── MATERIAL FOR THE TASK ──
### config.mk
export PLATFORM = sky130hd
export DESIGN_NAME = sbus_frame_decoder
export DESIGN_NICKNAME = d
export VERILOG_FILES = /design/src/rtl/sbfd_pkg.sv /design/src/rtl/sbfd_datapath.sv /design/src/rtl/sbfd_ctrl.sv /design/src/rtl/sbus_frame_decoder.sv
export SDC_FILE = /design/constraint.sdc
export NUM_CORES = 1
export LEC_CHECK = 0
export BUFFER_PORTS_ARGS = -buffer_cell sky130_fd_sc_hd__buf_2
export CAP_MARGIN = 20
export CORE_UTILIZATION = 55
export CTS_BUF_LIST = sky130_fd_sc_hd__clkbuf_8
export DETAILED_ROUTE_END_ITERATION = 6
export PLACE_DENSITY = 0.72
export SLEW_MARGIN = 20
export SYNTH_ARGS = -nofsm -noshare
export SYNTH_HDL_FRONTEND = slang
export SYNTH_HIERARCHICAL = 1
export SYNTH_SLANG_ARGS = --single-unit
export TNS_END_PERCENT = 10
### constraint.sdc
create_clock -name clock -period 5.3 [get_ports clock]
set_input_delay 0.795 -clock clock [delete_from_list [all_inputs] [get_ports clock]]
set_output_delay 0.795 -clock clock [all_outputs]
set_load 0.01 [all_outputs]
───
THE TASK:
Within the material above, extract exactly the lines that start at the line containing "export PLACE_DENSITY = 0.72" and stop after the line containing "### constraint.sdc", and only those.

WRITTEN ANSWER:
export PLACE_DENSITY = 0.72
export SLEW_MARGIN = 20
export SYNTH_ARGS = -nofsm -noshare
export SYNTH_HDL_FRONTEND = slang
export SYNTH_HIERARCHICAL = 1
export SYNTH_SLANG_ARGS = --single-unit
export TNS_END_PERCENT = 10
### constraint.sdc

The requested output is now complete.